*** Information ***

===== src/bus_pkg.sv =====
/*
 serial bus subsystem shared definitions
 bus widths, uart bit timing, frame timeout and the command word
 which is filled byte by byte and decoded by field
*/

package bus_pkg;

	localparam int ADDR_LEN      = 12;
	localparam int DATA_LEN      = 8;
	localparam int CLKS_PER_BIT  = 16;
	// 40 bit times of silence drops a partial frame
	localparam int FRAME_TIMEOUT = 40 * CLKS_PER_BIT;
	localparam int FRAME_BYTES   = 3;

	// counter widths
	localparam int TICK_W     = $clog2(CLKS_PER_BIT);
	localparam int TIMEOUT_W  = $clog2(FRAME_TIMEOUT + 1);
	localparam int BYTE_CNT_W = $clog2(FRAME_BYTES);
	localparam int ADDR_CNT_W = $clog2(ADDR_LEN);
	localparam int DATA_CNT_W = $clog2(DATA_LEN);
	localparam int BUS_CNT_W  = $clog2(ADDR_LEN + DATA_LEN);

	// bus master FSM encoding
	localparam logic [1:0] MST_IDLE  = 2'd0;
	localparam logic [1:0] MST_ADDR  = 2'd1;
	localparam logic [1:0] MST_WDATA = 2'd2;
	localparam logic [1:0] MST_RWAIT = 2'd3;

	// first byte received sits in the top byte
	typedef union packed {
		logic [FRAME_BYTES-1:0][DATA_LEN-1:0] bytes;
		struct packed {
			logic                write;
			logic [2:0]          reserved;
			logic [ADDR_LEN-1:0] addr;
			logic [DATA_LEN-1:0] data;
		} fields;
	} cmd_word_t;

endpackage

***

● **Directions for this task**
The answer must consist of every line from the data that holds the string "packed".

● **Problem solution**
	typedef union packed {
		struct packed {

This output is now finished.